Sorry to hear that Waywyn.

I'm surprised that TC wouldn't even take a look at the card. Here in LA the tc people are very accommodating... I had my TC FInalizer looked at twice... of course I had to pay for the repairs (they swapped out a board)... but at least they didn't give me the cold shoulder.

Hope you get it working.

Oh... and when I'm finished with this project... I'm going to pick your brain regarding VSL scripts for K2.

Good luck my friend.

Cheers,

T


----------



## ComposerDude (Jun 13, 2006)

Waywyn, is it possible that some other part of the PC just coincidentally failed? Does the PC boot properly _without_ the TC card installed?

Good luck with this...

-Peter


----------



## Mark Belbin (Mar 23, 2007)

Time to wake this thread up by beating my head against it. :evil: 

Ever edit html for hours, the naccidentally save an aoutdated copy that's sitting in your taskbar, close all the up-to-date open versions, then hit "refresh" in internet explorer?


I HAVE

AAAAARRRRRRGGGHHHH! IT WASN"T EVEN MY SAMPLER! IT WAS WORDFREAKIN"PAD!!! NO DRIVE CRAPPED OUT, NO PROCESSOR OVERHEATED ETC. ETC.

I'M JUST A MORON.

Thanks for this thread.

-Belbin


----------



## Frederick Russ (Mar 24, 2007)

I've NEVER done that! (not) Sorry for the troubles Mark. o


----------



## Mark Belbin (Mar 24, 2007)

Amazing how much faster you write a webpage the second time around! I guess I needed the practice anyway.
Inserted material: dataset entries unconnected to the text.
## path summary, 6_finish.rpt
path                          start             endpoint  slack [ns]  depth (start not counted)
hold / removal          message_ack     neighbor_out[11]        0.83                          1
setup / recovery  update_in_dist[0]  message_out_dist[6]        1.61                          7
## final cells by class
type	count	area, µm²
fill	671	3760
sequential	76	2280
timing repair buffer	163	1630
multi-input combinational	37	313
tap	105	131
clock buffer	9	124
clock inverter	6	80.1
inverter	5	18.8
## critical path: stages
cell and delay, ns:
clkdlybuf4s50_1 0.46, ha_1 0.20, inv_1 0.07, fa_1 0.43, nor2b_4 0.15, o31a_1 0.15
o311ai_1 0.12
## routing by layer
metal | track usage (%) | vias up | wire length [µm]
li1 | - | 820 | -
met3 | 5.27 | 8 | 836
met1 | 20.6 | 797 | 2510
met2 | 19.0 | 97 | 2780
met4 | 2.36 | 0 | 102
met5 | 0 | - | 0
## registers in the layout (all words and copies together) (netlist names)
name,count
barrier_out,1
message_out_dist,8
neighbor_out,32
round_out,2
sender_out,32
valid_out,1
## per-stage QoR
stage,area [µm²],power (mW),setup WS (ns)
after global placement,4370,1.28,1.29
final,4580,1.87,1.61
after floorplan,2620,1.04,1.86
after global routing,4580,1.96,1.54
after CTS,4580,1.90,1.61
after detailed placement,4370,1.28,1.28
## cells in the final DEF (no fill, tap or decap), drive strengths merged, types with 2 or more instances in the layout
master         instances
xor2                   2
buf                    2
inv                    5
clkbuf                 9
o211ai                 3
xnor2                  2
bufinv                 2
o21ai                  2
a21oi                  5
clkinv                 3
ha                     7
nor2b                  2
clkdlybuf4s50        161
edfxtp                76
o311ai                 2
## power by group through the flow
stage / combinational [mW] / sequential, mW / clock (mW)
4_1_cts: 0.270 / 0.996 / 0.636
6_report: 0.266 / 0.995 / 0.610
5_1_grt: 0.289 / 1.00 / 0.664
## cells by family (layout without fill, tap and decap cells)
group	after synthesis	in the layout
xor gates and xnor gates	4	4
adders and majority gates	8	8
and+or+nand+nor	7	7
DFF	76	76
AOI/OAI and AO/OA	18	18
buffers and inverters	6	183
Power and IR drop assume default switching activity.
**flow/config.mk**
```make
export PLATFORM = sky130hd
export DESIGN_NAME = vsssp_gather
export DESIGN_NICKNAME = vsssp_gather
export VERILOG_FILES = /design/flow/design.v
export SDC_FILE = /design/flow/constraint.sdc
export NUM_CORES = 4
export LEC_CHECK = 1
export CORE_AREA = 10 10 94 94
export DIE_AREA = 0 0 104 104
```
**flow/run.sh**
```bash
#!/bin/bash
# OpenROAD 26Q1-2900-gdf79404cd8, Yosys 0.63+post, stock flow scripts
make -C /OpenROAD-flow-scripts/flow DESIGN_CONFIG=/design/flow/config.mk WORK_HOME=/design/flow/orfs finish
```
**flow/constraint.sdc**
```tcl
current_design vsssp_gather

set clk_period 8.3
set clk_io_pct 0.2

create_clock -name clk0 -period $clk_period

set non_clock_inputs [all_inputs -no_clocks]
set_input_delay [expr $clk_period * $clk_io_pct] -clock clk0 $non_clock_inputs
set_output_delay [expr $clk_period * $clk_io_pct] -clock clk0 [all_outputs]
```
**flow/design.v**
```verilog
module vsssp_gather(
	input [31:0] level_in,
	input [31:0] nodeid_in,
	input [31:0] sender_in,
	input [7:0] message_in_dist,
	input [7:0] state_in_dist,
	input [31:0] state_in_parent,
	input state_in_active,
	input valid_in,
	output ready,
	output [31:0] nodeid_out,
	output [7:0] state_out_dist,
	output [31:0] state_out_parent,
	output state_out_active,
	output state_valid,
	input state_ack,
	input sys_clk 
);
wire new_path;
assign new_path = state_in_dist > message_in_dist;
assign nodeid_out = nodeid_in;
assign state_out_dist = new_path ? message_in_dist : state_in_dist;
assign state_out_parent = new_path ? sender_in : state_in_parent;
assign state_out_active = new_path ? 1'b1 : state_in_active;
assign state_valid = valid_in;
assign ready = state_ack;
assign state_valid = valid_in;
assign nodeid_out = nodeid_in;
assign ready = state_ack;
endmodule
```
==> notes.md <==
yosys + openroad results -> status finished clean, CP endpoint kind output port, Filler Cells Inserted 708, Worst path slowest cell nand4_1, postcts setup bufs 0, worst slew pin tran 0.838 ns, yosys cell count 255, Max-Cap Viols 0, critical path peak fanout 23, Core Util at FP 25.5%, HPWL Detailed 5200 um, setup TNS 0 ns, period utilization 75.7%, DRT Pass-1 Iters 5, RSZ-0062 raised after global routing false, die width 104 um, worst hold slack 3.32 ns, OpenROAD warnings 65, area of the core 6830 um^2, worst vdd ir 0.0000371 V, share of layout cells above drive strength 1 3.43%, number of remaining DRC errors 0, Post-CTS Resized 0, Area Overhead vs Synth 57.5%, first-pass GRT wire length 12000 um, clkbuf count 0, leak pwr 0.000924 uW, sequential cell area 0 um^2, top cells by count nor2_1 (41), a211oi_1 (40), o221a_1 (40), fmax 159 MHz, pwr/cell area 70.2 nW/um^2, Critical Path Max Stage Delay 0.70 ns, vias per inst 5.35, Top delay family on crit path buffers and inverters, post-route non-filler standard cell count 417, placed cell count 417, worst setup path class in2out, Clk network pwr share 0%, post-synthesis sequential area ratio 0%, post-layout util 40.2%, Diodes inserted 0, Cell Type Count 19, vias in the first global route 2226, Seq Cell Count 0, io pins 223, sw frac 38.1%, post-synth top area share 25.8%, initial DRC count 152, antenna violations before repair 0, WP data arrival 4.62 ns, YS chip area 1740 um^2, Min-Delay Path Class in2out, pin count of the biggest net entering global routing 41, syn_area_per_cell 6.84 um^2, Psw 73.6 uW, total vias in the final route 2229, # hold bufs at CTS 0, minimum clock period 6.28 ns, worst setup path startpoint message_in_dist[3], Post-Syn Instances 255, CP Buf/Inv Count 4, Total Routing Usage GR 12.8%, Die Y-Extent 104 um, combinational power share 100.0%, Final Hold Violation Tally 0, Synth Warn # 0, cell mode on critical path clkdlybuf4s50_1, Worst setup endpoint state_out_dist[6], Gate Area 1320 um^2, CP cell instances clkdlybuf4s50_1 > inv_1 > ha_1 > nand4_1 > buf_4 > nor2_1 > o21ai_0 > o221a_1 > clkdlybuf4s50_1, total gr overflow 0, top cells, area o221a_1 (26%), a211oi_1 (17%), buf_4 (15%), nor2_1 (8.8%), o21ai_1 (8.3%), biggest area consumer among synthesized cells o221a_1, slew margin rel. 44.0%, Reg power frac 0%, crit path DRT 6.64 ns, Final Wtd Congestion 0.777, Rows 30, Pwr Total 193 uW, CP Depth 9, WL/cell 17.8 um, cell count of the worst hold path 0, Final setup viols 0, Antenna Nets Post-Route 0, Synth Cell Area 1740 um^2, internal power 119 uW, Port Buffer Count 122, Yosys top cell by instances nor2_1, total wire length 7430 um, full die area 10800 um^2, Startpoint Class primary input, final slew viol count 0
How come my DAW (SONAR) is capable of undo-out-the-wazoo, but MS has not implemented soe sort of simple "ghost" scheme, where one can scroll through many past saves of a file? C'mon, Bill! We've got terabytes of HD space. I would gladly dedicate a gigabyte to have evey text file I every write be completely restorable to any save.

Thanks Frederick! Feeling better today.

Mark


----------



## Necromancer (Mar 24, 2007)

The last time I forgot to save, I was doing a midterm in my music tech class and Digital Performer 5.1 crashed and I had to do a bunch of shit again.
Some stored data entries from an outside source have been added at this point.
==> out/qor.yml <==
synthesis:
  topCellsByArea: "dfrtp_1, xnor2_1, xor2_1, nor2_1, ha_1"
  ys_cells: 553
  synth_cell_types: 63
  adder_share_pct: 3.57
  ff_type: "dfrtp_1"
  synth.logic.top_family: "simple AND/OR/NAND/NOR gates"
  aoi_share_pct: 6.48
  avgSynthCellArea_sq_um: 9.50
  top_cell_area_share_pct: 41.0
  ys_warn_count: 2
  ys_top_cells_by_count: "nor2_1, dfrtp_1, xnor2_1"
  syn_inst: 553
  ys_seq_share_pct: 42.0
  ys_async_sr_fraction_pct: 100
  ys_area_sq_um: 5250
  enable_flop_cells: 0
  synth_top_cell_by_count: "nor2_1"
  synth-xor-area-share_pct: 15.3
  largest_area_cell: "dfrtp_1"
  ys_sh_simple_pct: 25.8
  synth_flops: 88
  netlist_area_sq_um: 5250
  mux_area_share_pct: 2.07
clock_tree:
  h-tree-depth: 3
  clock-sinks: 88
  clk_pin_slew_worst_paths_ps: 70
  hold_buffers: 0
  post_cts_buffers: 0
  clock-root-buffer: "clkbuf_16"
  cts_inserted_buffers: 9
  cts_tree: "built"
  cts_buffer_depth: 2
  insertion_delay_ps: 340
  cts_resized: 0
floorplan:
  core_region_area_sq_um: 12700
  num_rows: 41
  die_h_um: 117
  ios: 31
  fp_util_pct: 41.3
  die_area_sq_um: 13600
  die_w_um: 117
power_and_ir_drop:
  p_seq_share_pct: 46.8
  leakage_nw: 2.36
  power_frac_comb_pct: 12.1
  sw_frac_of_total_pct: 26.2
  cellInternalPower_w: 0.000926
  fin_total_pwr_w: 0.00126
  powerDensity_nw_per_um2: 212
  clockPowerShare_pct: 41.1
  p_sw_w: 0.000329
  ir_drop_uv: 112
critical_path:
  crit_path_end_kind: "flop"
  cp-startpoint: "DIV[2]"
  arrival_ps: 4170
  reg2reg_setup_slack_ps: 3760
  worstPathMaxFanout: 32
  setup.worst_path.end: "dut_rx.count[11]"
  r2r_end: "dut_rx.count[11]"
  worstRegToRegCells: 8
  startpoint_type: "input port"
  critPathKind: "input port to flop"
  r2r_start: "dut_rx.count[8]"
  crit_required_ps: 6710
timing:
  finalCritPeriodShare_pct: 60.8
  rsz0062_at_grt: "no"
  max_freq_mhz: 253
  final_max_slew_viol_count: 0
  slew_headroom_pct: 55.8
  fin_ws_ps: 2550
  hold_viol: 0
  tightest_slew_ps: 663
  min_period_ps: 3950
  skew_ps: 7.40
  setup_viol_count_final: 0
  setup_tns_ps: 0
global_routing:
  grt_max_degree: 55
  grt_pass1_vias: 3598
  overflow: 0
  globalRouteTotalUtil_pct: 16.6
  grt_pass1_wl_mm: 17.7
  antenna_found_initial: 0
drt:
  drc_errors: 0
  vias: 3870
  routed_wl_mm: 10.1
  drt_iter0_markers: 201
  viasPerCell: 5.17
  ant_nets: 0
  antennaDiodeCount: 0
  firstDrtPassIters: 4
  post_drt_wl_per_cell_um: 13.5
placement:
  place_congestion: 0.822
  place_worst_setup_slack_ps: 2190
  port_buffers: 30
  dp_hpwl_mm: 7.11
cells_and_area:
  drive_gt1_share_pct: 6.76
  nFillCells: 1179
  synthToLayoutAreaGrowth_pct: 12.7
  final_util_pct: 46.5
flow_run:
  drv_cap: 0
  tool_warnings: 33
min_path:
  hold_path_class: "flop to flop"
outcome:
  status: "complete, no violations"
File: design/flow/run.sh
#!/bin/bash
# OpenROAD 26Q1-2900-gdf79404cd8, Yosys 0.63+post, stock flow scripts
make -C /OpenROAD-flow-scripts/flow DESIGN_CONFIG=/design/flow/config.mk WORK_HOME=/design/flow/orfs finish
File: design/flow/config.mk
export PLATFORM = sky130hd
export DESIGN_NAME = Change_calculator
export DESIGN_NICKNAME = Change_calculator
export VERILOG_FILES = /design/flow/design.v
export SDC_FILE = /design/flow/constraint.sdc
export NUM_CORES = 4
export LEC_CHECK = 1
export CORE_AREA = 10 10 70 70
export DIE_AREA = 0 0 80 80
File: design/flow/constraint.sdc
current_design Change_calculator

set clk_period 3.0
set clk_io_pct 0.2

create_clock -name clk0 -period $clk_period [get_ports {clk}]

set non_clock_inputs [all_inputs -no_clocks]
set_input_delay [expr $clk_period * $clk_io_pct] -clock clk0 $non_clock_inputs
set_output_delay [expr $clk_period * $clk_io_pct] -clock clk0 [all_outputs]
**flow/design.v**
```verilog
module display_module (
    input wire clk,
    input wire reset,
    input wire [4:0] current_amount,
    input wire [2:0] current_state,
    input wire [1:0] product_out,
    input wire [4:0] change_out,
    output reg [7:0] amount_display,     
    output reg [7:0] status_display,     
    output reg [3:0] led_indicators      
);
    parameter IDLE = 3'b000;
    parameter MONEY_DEPOSIT = 3'b001;
    parameter PRODUCT_SELECT = 3'b010;
    parameter DISPENSE_PRODUCT = 3'b011;
    parameter RETURN_CHANGE = 3'b100;
    parameter [7:0] DIGIT_0 = 8'b11111100;  
    parameter [7:0] DIGIT_1 = 8'b01100000;  
    parameter [7:0] DIGIT_2 = 8'b11011010;  
    parameter [7:0] DIGIT_3 = 8'b11110010;  
    parameter [7:0] DIGIT_4 = 8'b01100110;  
    parameter [7:0] DIGIT_5 = 8'b10110110;  
    parameter [7:0] DIGIT_6 = 8'b10111110;  
    parameter [7:0] DIGIT_7 = 8'b11100000;  
    parameter [7:0] DIGIT_8 = 8'b11111110;  
    parameter [7:0] DIGIT_9 = 8'b11110110;  
    function [7:0] bcd_to_7seg;
        input [3:0] bcd;
        begin
            case (bcd)
                4'd0: bcd_to_7seg = DIGIT_0;
                4'd1: bcd_to_7seg = DIGIT_1;
                4'd2: bcd_to_7seg = DIGIT_2;
                4'd3: bcd_to_7seg = DIGIT_3;
                4'd4: bcd_to_7seg = DIGIT_4;
                4'd5: bcd_to_7seg = DIGIT_5;
                4'd6: bcd_to_7seg = DIGIT_6;
                4'd7: bcd_to_7seg = DIGIT_7;
                4'd8: bcd_to_7seg = DIGIT_8;
                4'd9: bcd_to_7seg = DIGIT_9;
                default: bcd_to_7seg = 8'h00;
            endcase
        end
    endfunction
    always @(posedge clk or posedge reset) begin
        if (reset) begin
            amount_display <= DIGIT_0;
            status_display <= DIGIT_0;
            led_indicators <= 4'b0000;
        end
        else begin
            amount_display <= bcd_to_7seg(current_amount[3:0]);
            case (current_state)
                IDLE: begin
                    status_display <= DIGIT_0;
                    led_indicators <= 4'b0001;
                end
                MONEY_DEPOSIT: begin
                    status_display <= DIGIT_1;
                    led_indicators <= 4'b0010;
                end
                PRODUCT_SELECT: begin
                    status_display <= DIGIT_2;
                    led_indicators <= 4'b0100;
                end
                DISPENSE_PRODUCT: begin
                    status_display <= DIGIT_3;
                    led_indicators <= 4'b1000;
                end
                RETURN_CHANGE: begin
                    status_display <= DIGIT_4;
                    led_indicators <= 4'b1100;
                end
                default: begin
                    status_display <= DIGIT_0;
                    led_indicators <= 4'b0000;
                end
            endcase
        end
    end
endmodule
```
==> /design/flow/design.v <==
module change_calculator (
    input wire clk,
    input wire reset,
    input wire [4:0] current_amount,
    input wire [4:0] product_price,
    input wire calculate,
    output reg [4:0] change_amount,
    output reg valid_transaction
);
    always @(posedge clk) begin
        if (reset) begin
            change_amount <= 5'd0;
            valid_transaction <= 1'b0;
        end
        else if (calculate) begin
            if (product_price > 5'd0 && current_amount >= product_price) begin
                change_amount <= current_amount - product_price;
                valid_transaction <= 1'b1;
            end
            else begin
                change_amount <= current_amount;
                valid_transaction <= 1'b0;
            end
        end
    end
endmodule
### /design/flow/config.mk
export PLATFORM = sky130hd
export DESIGN_NAME = RCA_nbit
export DESIGN_NICKNAME = RCA_nbit
export VERILOG_FILES = /design/flow/design.v
export SDC_FILE = /design/flow/constraint.sdc
export NUM_CORES = 4
export LEC_CHECK = 1
export CORE_AREA = 10 10 72 72
export DIE_AREA = 0 0 82 82
### /design/flow/constraint.sdc
current_design RCA_nbit

set clk_period 6.1
set clk_io_pct 0.2

create_clock -name clk0 -period $clk_period

set non_clock_inputs [all_inputs -no_clocks]
set_input_delay [expr $clk_period * $clk_io_pct] -clock clk0 $non_clock_inputs
set_output_delay [expr $clk_period * $clk_io_pct] -clock clk0 [all_outputs]
### /design/flow/design.v
module RCA_nbit(a,b,cin,sum,cout);
parameter n = 16;
input [n-1:0]a,b;
input cin;
output [n-1:0]sum;
output cout;
genvar i;
wire [n:0]c;
assign c[0] = 1'b0;
generate 
    for (i= 0; i < n; i = i+1)
    begin
        FA A1(a[i],b[i],c[i],sum[i],c[i+1]);
    end
endgenerate
assign cout = c[n];
endmodule
module FA(a,b,c,sum,cout);
input a,b,c;
output sum,cout;
assign sum = a^b^c;
assign cout = (a&b)|(b&c)|(c&a);
endmodule
### /design/flow/run.sh
#!/bin/bash
# OpenROAD 26Q1-2900-gdf79404cd8, Yosys 0.63+post, stock flow scripts
make -C /OpenROAD-flow-scripts/flow DESIGN_CONFIG=/design/flow/config.mk WORK_HOME=/design/flow/orfs finish
`config.mk`:
```
export PLATFORM = sky130hd
export DESIGN_NAME = CLA_nbit
export DESIGN_NICKNAME = CLA_nbit
export VERILOG_FILES = /design/flow/design.v
export SDC_FILE = /design/flow/constraint.sdc
export NUM_CORES = 4
export LEC_CHECK = 1
export CORE_AREA = 10 10 70 70
export DIE_AREA = 0 0 80 80
```
`constraint.sdc`:
```
current_design CLA_nbit

set clk_period 15.5
set clk_io_pct 0.2

create_clock -name clk0 -period $clk_period

set non_clock_inputs [all_inputs -no_clocks]
set_input_delay [expr $clk_period * $clk_io_pct] -clock clk0 $non_clock_inputs
set_output_delay [expr $clk_period * $clk_io_pct] -clock clk0 [all_outputs]
```
`design.v`:
```
module CLA_nbit(a,b,cin,sum,cout);
parameter n = 16;
input [n-1:0]a,b;
input cin;
output [n-1:0]sum;
output cout;
reg[n-1:0]p,g;
reg[n:0]c;
integer i;
always @(*)
begin
    c[0] = cin;
    p = a^b;
    g = a&b;
    for (i = 0; i <n ; i = i+1)
    begin
    c[i+1] = (p[i] & c[i]) | g[i];
    end
end
assign sum = p ^ c[n-1:0];
assign cout = c[n];
endmodule
```
`run.sh`:
```
#!/bin/bash
# OpenROAD 26Q1-2900-gdf79404cd8, Yosys 0.63+post, stock flow scripts
make -C /OpenROAD-flow-scripts/flow DESIGN_CONFIG=/design/flow/config.mk WORK_HOME=/design/flow/orfs finish
```
==> metrics.cfg <==
[detailed_routing]
vias = 376
drt_iter0_drc = 0
n_antenna_cell = 0
remaining_drc_errors = 0
ant_nets = 0
routed_via_density = 3.21
dr.pass1.iters = 1
wl_um = 1530
wire_per_inst_um = 13.0

[worst_setup_path]
critical_path.top_delay_family = adder cells
cp-start-kind = input pin
slowest_stage = clkdlybuf4s50_1
cp-end-kind = primary output
crit_type = in2out
path_cells = clkdlybuf4s50_1, fa_1, fa_1, fa_1, fa_1, fa_1, fa_1, fa_1, fa_1, fa_1, fa_1, fa_1, fa_1, fa_1, fa_1, fa_1, inv_1, fa_1, inv_1, clkdlybuf4s50_1
cp_num_buf_inv = 4
path_common_cell = fa_1
crit_arrival_ps = 10380
crit_required_ps = 12400
worst-path-max-fanout = 1
critPathMaxStageDelay_ps = 460

[timing]
whs_ps = 7250
slew_headroom_pct = 93.2
finalSetupViolCount = 0
fmax_ghz = 0.0742
tightest_slew_ps = 102
fin_crit_sh_pct = 86.9
timing.setup.tns_ps = 0
setup_slack_ps = 2020
drv_slew = 0
rsz0062_at_grt = no
report.final.hold_viol_count = 0
min_period_ps = 13480

[placement]
hpwl_um = 1520
dp.cells = 117
place.gp.congestion = 0.869
pre_cts_ws_ps = 1970
placed_area_sq_um = 897
io_buffers = 50

[layout]
combGateArea_sq_um = 320
drive_gt1_share_pct = 0
clkbuf_count = 0
syn2layout_area_growth_pct = 165
flops = 0
fin_area_sq_um = 897
fin_cells = 117
final_util_pct = 26.3
ff_latch_area_sq_um = 0
fillCellCount = 369
layout_top_cells = clkdlybuf4s50_1, fa_1, inv_1
final_common_cell = clkdlybuf4s50_1

[power_and_ir_drop]
p_per_area_nw_per_um2 = 37.8
ir_drop_mv = 0.0153
intPower_uw = 25.4
finalPower_uw = 33.9
p_clk_share_pct = 0
switching_share_pct = 25.3
power_leakage_nw = 0.339
pwr-share-seq_pct = 0
p_switching_uw = 8.59
pwr-share-comb_pct = 100.0

[floorplan]
core_sq_um = 3420
die.size.y_um = 80
die_w_um = 80
core_util_floorplan_pct = 9.93
die-area_sq_um = 6400
rows = 21
ios = 50

[global_routing]
busiest_layer = met2
use_met3_pct = 5.68
grt_pass1_vias = 467
track_usage_pct = 4.56
grt_util_met2_pct = 6.02
antenna_found_initial = 0
grt_max_degree = 2
met1_usage_pct = 4.80
grt_pass1_wl_um = 2310
overflow = 0

[flow_run]
cap_violations = 0
warnings = 32

[min_path]
min_delay_path_depth = 5
min_to = sum[15]
min-delay-path-class = in2out
hold_start = b[15]

[clock_tree]
cts-resized-gates = 0
post-cts-setup-buffers = 0
hold_buffers = 0

[logic_synthesis]
yosysChipArea_sq_um = 339
syn_avg_cell_area_sq_um = 16.1
syn_area_sq_um = 339
synth_seq_share_pct = 0
ys_warn_count = 1
synth_cell_types = 2
ys_cells = 21
syn_inst = 21

[status]
status = complete, no violations

## how the worst max path moves through the flow
stage         from  endpoint  slack (ps)  cells past startpoint
finish        a[0]   sum[15]        2020                     20
global route  a[0]   sum[15]        1690                     20
CTS           a[0]   sum[15]        1960                     20
## cell families (layout without fill, tap and decap cells)
| kind of cell | after synthesis | after routing | synth area share (%) |
|---|---|---|---|
| adders and majority gates | 16 | 16 | 94.5 |
| buffers and inverters | 5 | 55 | 5.54 |
## metal layers
metal | wire, um | share of wire (%)
met1 | 500 | 33
met2 | 480 | 31
met3 | 545 | 36
met4 | 0 | 0
met5 | 0 | 0
## synthesized netlist by cell type
library cell	count	share of area [%]
fa_1	16	94
inv_1	5	5.5
## area by class of cell
cell class / count / share of cell area (%)
Timing Repair Buffer: 50 / 55.8
Multi-Input combinational cell: 16 / 35.7
Tap cell: 46 / 6.42
Inverter: 5 / 2.09
## tightest hold or removal path, stage by stage
cell and delay, ps:
clkdlybuf4s50_1 390, inv_1 70, fa_1 150, inv_1 40, clkdlybuf4s50_1 400
## power by group through the flow
stage	combinational, mW	sequential [mW]	clock, mW
after global routing	0.0381	0	0
final	0.0339	0	0
after CTS	0.0352	0	0
Power figures rest on the tool's default switching activity, not on a simulated workload.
I'm a complusive saver though...


----------



## Moonchilde (May 10, 2007)

Notepad ++ Mr. Belbin? It is much better than Wordpad


----------



## loydb (May 11, 2007)

Peter Roos @ Tue Nov 15 said:


> I have auto-save built into my left hand.



Yep. Have autosave turned on in the software, and hit ctl-s every time you think of sex... >8o 

Sorry to hear about the lost work, it's the worst feeling in the world other than the "why isn't my hard disk spinning?" feeling perhaps...

loyd


----------



## TheoKrueger (Nov 22, 2008)

Jesus and Satan have a discussion as to who is the better programmer. This goes on for a few hours until they come to an agreement to hold a contest, with God as the judge. 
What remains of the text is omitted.